[Lme4-commits] r1705 - pkg/lme4/tests
noreply at r-forge.r-project.org
noreply at r-forge.r-project.org
Thu Apr 12 17:10:14 CEST 2012
Author: mmaechler
Date: 2012-04-12 17:10:13 +0200 (Thu, 12 Apr 2012)
New Revision: 1705
Modified:
pkg/lme4/tests/glmer-1.R
Log:
add chkFixed() utility --- and a simulation loop using it
Modified: pkg/lme4/tests/glmer-1.R
===================================================================
--- pkg/lme4/tests/glmer-1.R 2012-04-11 00:31:30 UTC (rev 1704)
+++ pkg/lme4/tests/glmer-1.R 2012-04-12 15:10:13 UTC (rev 1705)
@@ -1,9 +1,35 @@
## generalized linear mixed model
stopifnot(suppressPackageStartupMessages(require(lme4)))

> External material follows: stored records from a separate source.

`src/rtl/timer_pkg.sv`:
```
// Shared types and constants for the countdown timer ones-digit controller.
package timer_pkg;

    localparam int unsigned DIGIT_W      = 4;
    localparam int unsigned ONES_MAX_DEF = 9;

    typedef enum logic [1:0] {
        IDLE  = 2'd0,
        RUN   = 2'd1,
        PAUSE = 2'd2,
        DONE  = 2'd3
    } state_e;

    // Preset values above the digit's maximum clamp to the maximum.
    function automatic logic [DIGIT_W-1:0] sat_digit(input logic [DIGIT_W-1:0] d,
                                                     input logic [DIGIT_W-1:0] max);
        return (d > max) ? max : d;
    endfunction

endpackage

```
`src/rtl/mod10_down.sv`:
```
// Ones-digit datapath: saturating preset load and decrement that wraps 0 -> MAX.
module mod10_down
    import timer_pkg::*;
#(
    parameter logic [DIGIT_W-1:0] MAX = DIGIT_W'(ONES_MAX_DEF)
) (
    input  logic               clock,
    input  logic               clrn,
    input  logic               load,
    input  logic [DIGIT_W-1:0] data,
    input  logic               dec,
    output logic [DIGIT_W-1:0] value,
    output logic               zero
);

    always_ff @(posedge clock) begin
        if (!clrn) begin
            value <= '0;
        end else if (load) begin
            value <= sat_digit(data, MAX);
        end else if (dec) begin
            value <= (value == '0) ? MAX : value - DIGIT_W'(1);
        end
    end

    assign zero = (value == '0);

endmodule

```
`src/rtl/timer_ones_ctrl.sv`:
```
// Ones-digit countdown controller: IDLE/RUN/PAUSE/DONE FSM, alarm and tens-stage strobes.
module timer_ones_ctrl
    import timer_pkg::*;
#(
    parameter int unsigned ONES_MAX = ONES_MAX_DEF
) (
    input  logic               clock,
    input  logic               clrn,
    input  logic [DIGIT_W-1:0] data,
    input  logic               loadn,
    input  logic               start,
    input  logic               stop,
    input  logic               tick,
    input  logic               tens_tc,
    output logic [DIGIT_W-1:0] ones,
    output logic               ones_tc,
    output logic               tens_enable,
    output logic               tens_loadn,
    output logic               running,
    output logic               alarm
);

    localparam logic [DIGIT_W-1:0] MaxV = DIGIT_W'(ONES_MAX);

    state_e state;
    logic   load;
    logic   dec;
    logic   zero;
    logic   at_end;
    logic   last_step;

    always_comb begin
        load      = !loadn;
        at_end    = zero && tens_tc;
        // The decrement that lands on 00 ends the countdown at the same edge.
        last_step = (ones == DIGIT_W'(1)) && tens_tc;
        dec       = (state == RUN) && loadn && !stop && tick && !at_end;
    end

    mod10_down #(
        .MAX(MaxV)
    ) u_digit (
        .clock(clock),
        .clrn (clrn),
        .load (load),
        .data (data),
        .dec  (dec),
        .value(ones),
        .zero (zero)
    );

    always_ff @(posedge clock) begin
        if (!clrn) begin
            state       <= IDLE;
            tens_enable <= 1'b0;
            tens_loadn  <= 1'b1;
            alarm       <= 1'b0;
        end else begin
            tens_loadn  <= loadn;
            tens_enable <= 1'b0;
            if (load) begin
                state <= IDLE;
                alarm <= 1'b0;
            end else begin
                case (state)
                    IDLE: begin
                        if (!stop && start) begin
                            if (at_end) begin
                                state <= DONE;
                                alarm <= 1'b1;
                            end else begin
                                state <= RUN;
                            end
                        end
                    end
                    RUN: begin
                        if (stop) begin
                            state <= PAUSE;
                        end else if (at_end) begin
                            state <= DONE;
                            alarm <= 1'b1;
                        end else if (tick) begin
                            if (zero) begin
                                tens_enable <= 1'b1;
                            end else if (last_step) begin
                                state <= DONE;
                                alarm <= 1'b1;
                            end
                        end
                    end
                    PAUSE: begin
                        if (!stop && start) begin
                            state <= RUN;
                        end
                    end
                    DONE: begin
                        alarm <= 1'b1;
                    end
                    default: begin
                        state <= IDLE;
                    end
                endcase
            end
        end
    end

    assign ones_tc = (ones == '0);
    assign running = (state == RUN);

endmodule

```
`config.mk`:
```
export PLATFORM = sky130hd
export DESIGN_NAME = timer_ones_ctrl
export DESIGN_NICKNAME = d
export VERILOG_FILES = /design/src/rtl/timer_pkg.sv /design/src/rtl/mod10_down.sv /design/src/rtl/timer_ones_ctrl.sv
export SDC_FILE = /design/constraint.sdc
export NUM_CORES = 1
export LEC_CHECK = 0
export CORE_MARGIN = 5
export CORE_UTILIZATION = 30
export CTS_BUF_LIST = sky130_fd_sc_hd__clkbuf_8
export DETAILED_ROUTE_END_ITERATION = 6
export SLEW_MARGIN = 40
export SYNTH_ARGS = -nofsm -noshare
export SYNTH_HDL_FRONTEND = slang
export SYNTH_SLANG_ARGS = --single-unit
```
`constraint.sdc`:
```
create_clock -name clock -period 4 [get_ports clock]
set_input_delay 0.6 -clock clock [delete_from_list [all_inputs] [get_ports clock]]
set_output_delay 0.6 -clock clock [all_outputs]
set_load 0.02 [all_outputs]
```
==> metrics.txt, run 1 <==
Worst-path clk slew=40 ps; largest family of logic cells by synthesized area=compound AO/OA/AOI/OAI gates; CP endpoint kind=output pin; Root Buffer=clkbuf_8; Mapped Area=roughly 560 µm²; number of fill cells=176; Synth Area in Simple Gates=25.2%; GR Overflow Total=0; Layout area overhead=46.1%; ant diodes=0; synthesized flop and latch total=9; fin. max-slew vios=0; Power Density=between 300 and 400 nW/µm²; DRT Wirelength=1370 µm; Port Buffers=19; Static Leak=slightly above 0.0003 µW; Sw Ratio=26.6%; postcts setup bufs=0; GPL Wtd Cong=0.849; Flop pwr share=38.7%; die area=2840 µm²; data arrival time of the critical path=1910 ps; Crit Path Max Fanout=10; TritonCTS clock tree=built; row count=15; Synth cell types=29; WL/cell=12.2 µm; setup tns final=0 ps; XOR/XNOR Fraction of Synth Area=0%; Total Routing Usage GR=11.2%; Critical Path RT=between 3000 and 4000 ps; htree depth=1; Detail Route Antenna Nets=0; Post-CTS Hold Buffers=0; Power Internal=191 µW; Clock Tree Buf Depth=2; run status=completed; synthesized area per cell=8.51 µm²; Die Height=around 53 µm; Synth Area in Adders=11.1%; Tmin final=2510 ps; Tightest Pin Transition=592 ps; Syn Nets=82; final instance area=821 µm²; Seq/Total Area, Yosys=32.1%; RSZ-0062 raised after global routing=no; DR top layer=met4; Final nets=104; CP startpoint kind=flip-flop; Area after DPL=roughly 780 µm²; maximum vdd drop=0.000166 V; post-synthesis mux area share=1.78%; Synth Warn #=0; clock share of power=approximately 39%; M1 wire length=608 µm; cell count after synthesis=66; Starting Density=32.2%; Via density=just under 5; die width=53.3 µm; crit path kind=flip-flop to output pin; DRC=0; Slew HR=60.2%; min-delay worst type=flip-flop to flip-flop; layout cells sized above 1=6.90%; fmax=about 400 MHz; Pre-antenna DRT Iters=4; vias in the first global route=529; I/O pins=20; Worst Skew=between 0.9 and 1 ps; Hold Fails Final Rpt=0; Logic pwr share=22.0%; DRT iter0 DRCs=8; EDFF count, synth=0; Primary FF master, synth=dfxtp_1; total CTS buffers=3; DP Wirelength=1090 µm; worst-skew pair later-pin latency=230 ps; Core ar.=1750 µm²; largest net degree at the start of global routing=11; initial antenna violation count=0; Via Count=554; global-route wire length before repair=~2300 µm; Async SR Flop Fraction=0%; setup violators final=0; P_sw=69.4 µW; Sink Count=9; Final Cycle Share=62.7%; maxcap violations=0; PostCTS Resize Cnt=0; complex-gate fraction of the synthesized area=25.8%; met3 WL post-DR=just under 80 µm; Detail Route met2 WL=674 µm
[cell usage after synthesis, types with 2 or more instances]
cell	instances	area, µm²
dfxtp_1	9	180
nor2_1	6	22.5
a21oi_1	5	25.0
ha_1	5	62.6
inv_1	4	15.0
nand2_1	4	15.0
nand3b_1	3	22.5
nor4_1	3	18.8
o21ai_0	3	15.0
a311oi_1	2	17.5
clkbuf_1	2	7.51
nand2b_1	2	12.5
o31ai_1	2	15.0
[registers in the layout, indices dropped and copies added (netlist names)]
signal         flops
u_digit.value      4
state              2
alarm              1
tens_enable        1
tens_loadn         1
[kinds of logic after synthesis]
family | count (synthesis)
multiplexers | 1
AO/OA/AOI/OAI | 20
adder cells (fa/ha/maj) | 5
flip-flops | 9
AND/OR/NAND/NOR | 25
buffers and inverters | 6
[per-stage QoR]
step | utilization [%] | setup WS (ps) | hold WS, ps | cells | power (µW)
global route | 47.0 | 1330 | 534 | 112 | 281
finish | 47.0 | 1490 | 494 | 112 | 261
detailed placement | 44.4 | 1530 | 479 | 108 | 160
floorplan | - | 1880 | 498 | 66 | 132
CTS | 47.0 | 1470 | 495 | 112 | 266
global placement | 44.4 | 1560 | 479 | 108 | 160
[final cells by class]
class | count | area (µm²) | share of cell area, %
Tap cell | 25 | 31.3 | 3.81
Timing Repair Buffer | 19 | 190 | 23.2
Inverter | 4 | 15.0 | 1.83
Clock buffer | 3 | 41.3 | 5.03
Sequential cell | 9 | 180 | 22.0
Multi-Input combinational cell | 51 | 359 | 43.7
Clock inverter | 1 | 3.75 | 0.457
[worst max-delay path, cell delays in order, from the launching register on]
cell and delay, ps:
dfxtp_1 380, nor4_1 580, clkdlybuf4s50_1 720
[power groups by stage]
stage | Clock [µW] | Sequential [µW] | Combinational [µW]
after detailed placement | 0 | 102 | 57.2
after CTS | 107 | 101 | 57.7
final | 103 | 101 | 57.3
after floorplan | 0 | 105 | 27.6
after global placement | 0 | 102 | 57.4
after global routing | 117 | 102 | 62.3
[metal layers]
metal  up-vias  global-route usage [%]
met5         -                       0
met4         0                    3.83
met3         3                    5.35
met2        12                    16.9
met1       254                    13.6
li1        285                       -
[cells in the final DEF, fill, tap and decap left out, types with 2 or more instances in the layout]
| cell | instances |
|---|---|
| clkdlybuf4s50_1 | 19 |
| dfxtp_1 | 9 |
| nor2_1 | 6 |
| inv_1 | 5 |
| a21oi_1 | 5 |
| ha_1 | 5 |
| nand2_1 | 4 |
| nor4_1 | 3 |
| nand3b_1 | 3 |
| o21ai_0 | 3 |
| clkbuf_8 | 3 |
| o31ai_1 | 2 |
| a311oi_1 | 2 |
| nand2b_1 | 2 |
[final timing paths]
check / start / end / slack [ps] / depth (start not counted)
max: u_digit.value[0] / ones_tc / 1490 / 2
min: alarm / alarm / 490 / 1
max reg2reg: state[1] / u_digit.value[1] / 2190 / 5
min reg2reg: alarm / alarm / 490 / 1
Power figures use the tool's default switching activity.
==> run 2, diff against run 1 <==
Clock period 4 ns to 2.4 ns, I/O delays scaled along.
==> run 2 against run 1 <==
Compared with the run above:
- die area stayed put
- non-clock buffer count rose by 2
- wire length rose by 0.80%
- clock power increased by 63%
- setup slack worse by 1100 ps
- final area is 1.8% higher
- critical path type unchanged
==> metrics.txt, run 2 (same netlist as run 1, synthesis figures left out) <==
run status=completed; Critical Path RT=2040 ps (-1360 ps); vias in the first global route=506 (-4.3%); I/O pins=20 (unchanged); Reg2Reg Depth=5 (unchanged); fin. max-slew vios=0 (unchanged); Core ar.=1750 µm² (unchanged); Final nets=106 (+1.9%); Sink Count=9 (unchanged); maxcap violations=0 (unchanged); layout cells sized above 1=8.99% (+2.1 points); worst-skew pair later-pin latency=230 ps (about the same); Worst-path clk slew=40 ps (about the same); Tmin final=2040 ps; Regs by FF count=u_digit.value: 4 flops, state: 2 flops; Port Buffers=19 (unchanged); die width=53.3 µm (unchanged); maximum vdd drop=0.000395 V (+140%); GR Overflow Total=0 (unchanged); r2r setup slk=570 ps (-1620 ps); Multi-input gate area=359 µm² (unchanged); Layout area overhead=48.8%; Largest register FFs=4 (unchanged); row count=15 (unchanged); RSZ-0062 raised after global routing=no; GPL Wtd Cong=0.821 (-3.4%); CP endpoint kind=output pin; Pre-antenna DRT Iters=4 (unchanged); TritonCTS clock tree=built; most frequent cells in the layout=19 x clkdlybuf4s50_1, 9 x dfxtp_1, 6 x nor2_1; data arrival time of the critical path=1680 ps (-230 ps); min-delay worst type=flip-flop to flip-flop; Flop pwr share=38.7% (about the same); PostCTS Resize Cnt=0 (unchanged); Worst Skew=0.467 ps (-0.504 ps); largest net degree at the start of global routing=11 (unchanged); ant diodes=0 (unchanged); hold endpoint=alarm; Clock Tree Buf Depth=2 (unchanged); CP startpoint kind=flip-flop; Root Buffer=clkbuf_8; Sw Ratio=26.1% (-0.54 points); Placed Cells=110 (+1.9%); initial antenna violation count=0 (unchanged); setup violators final=0 (unchanged); register area=180 µm² (unchanged); Power Internal=322 µW (+69%); Crit Path Max Fanout=10 (unchanged); DP Wirelength=1110 µm (+1.1%); Tightest Pin Transition=416 ps (-177 ps); setup tns final=0 ps (unchanged); Layout Cells excl Fill=114 (+1.8%); Slew HR=72.0% (+12 points); Total Routing Usage GR=11.2% (-0.013 points); hold wc startpoint=alarm; Detail Route Antenna Nets=0 (unchanged); clock share of power=38.4% (-0.9 points); Starting Density=32.2% (unchanged); fmax=489 MHz; DRT iter0 DRCs=8 (unchanged); Via density=4.98 (+0.73%); DRC=0 (unchanged); Top reg by flops=u_digit.value; WL/cell=12.1 µm (-0.97%); postcts setup bufs=0 (unchanged); most common cell after layout, fill and taps aside=clkdlybuf4s50_1; worst r2r src=state[1]; reg-to-reg endpoint=u_digit.value[1]; WHS Path Cells=1 (unchanged); htree depth=1 (unchanged); crit path kind=flip-flop to output pin; total CTS buffers=3 (unchanged); Power Density=522 nW/µm² (+64%); P_sw=114 µW (+64%); global-route wire length before repair=2300 µm (+0.61%); Post-CTS Hold Buffers=0 (unchanged); Via Count=568 (+2.5%); Die Height=53.3 µm (unchanged); DRT Wirelength=1380 µm (+0.80%); die area=2840 µm² (unchanged); Static Leak=0.000315 µW (+3.2%); Logic pwr share=22.9% (+0.9 points); number of fill cells=171 (-2.8%); Critical Path Start=u_digit.value[0]; Hold Fails Final Rpt=0 (unchanged); Final Cycle Share=85.1%
==> run 2: changes by cell type in the layout (fill, tap and decap cells not counted) <==
cell   before  now
buf_4       0    2
==> run 2: critical path, stage by stage, from the launching register on <==
cell             delay [ps]
dfxtp_1                 380
nor4_1                  300
buf_4                   170
clkdlybuf4s50_1         600
==> run 2: stage by stage <==
stage          setup WS [ps]  power (µW)  hold slack, ps  util [%]  instance area [µm²]
2_1_floorplan            276         220             456         -                  562
3_3_place_gp             304         271             490      45.3                  791
4_1_cts                  347         442             507      47.9                  836
6_report                 357         436             504      47.9                  836
5_1_grt                  229         468             553      47.9                  836
3_5_place_dp             270         271             484      45.3                  791
==> run 2: area by class of cell <==
type	count	area share [%]
multi-input combinational	51	43.0
tap	25	3.74
sequential	9	21.6
timing repair buffer	21	24.6
clock inverter	1	0.449
inverter	4	1.80
clock buffer	3	4.94
==> run 2: worst max-delay path by stage <==
stage                    end  depth (start not counted)  slack (ps)
floorplan           state[1]                          5         280
finish               ones_tc                          3         360
CTS                  ones_tc                          3         350
global placement       alarm                          5         300
detailed placement     alarm                          5         270
global route         ones_tc                          3         230
==> run 2: routing by layer <==
layer  share of wire (%)  vias up  global-route usage (%)
met2                  46       18                    17.1
met4                 1.4        0                    2.55
met3                 6.2        2                    5.07
li1                    -      288                       -
met1                  46      260                    14.0
met5                   0        -                       0
==> run 2: power groups by stage <==
stage	Clock [µW]	Sequential, µW	Combinational (µW)
2_1_floorplan	0	174	46.0
3_3_place_gp	0	171	99.9
3_5_place_dp	0	171	100
4_1_cts	173	169	100
5_1_grt	189	170	109
6_report	168	169	99.8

options(show.signif.stars = FALSE)
-source(system.file("test-tools.R", package = "Matrix"))# identical3(), showProc.time, etc
+source(system.file("test-tools-1.R", package = "Matrix"), keep.source = FALSE)
+##
+##' Check that coefficient +- "2" * SD contains true value
+##'
+##' @title Check that confidence interval for coefficients contains true value
+##' @param fm fitted model, e.g., from lm(), lmer(), glmer(), ..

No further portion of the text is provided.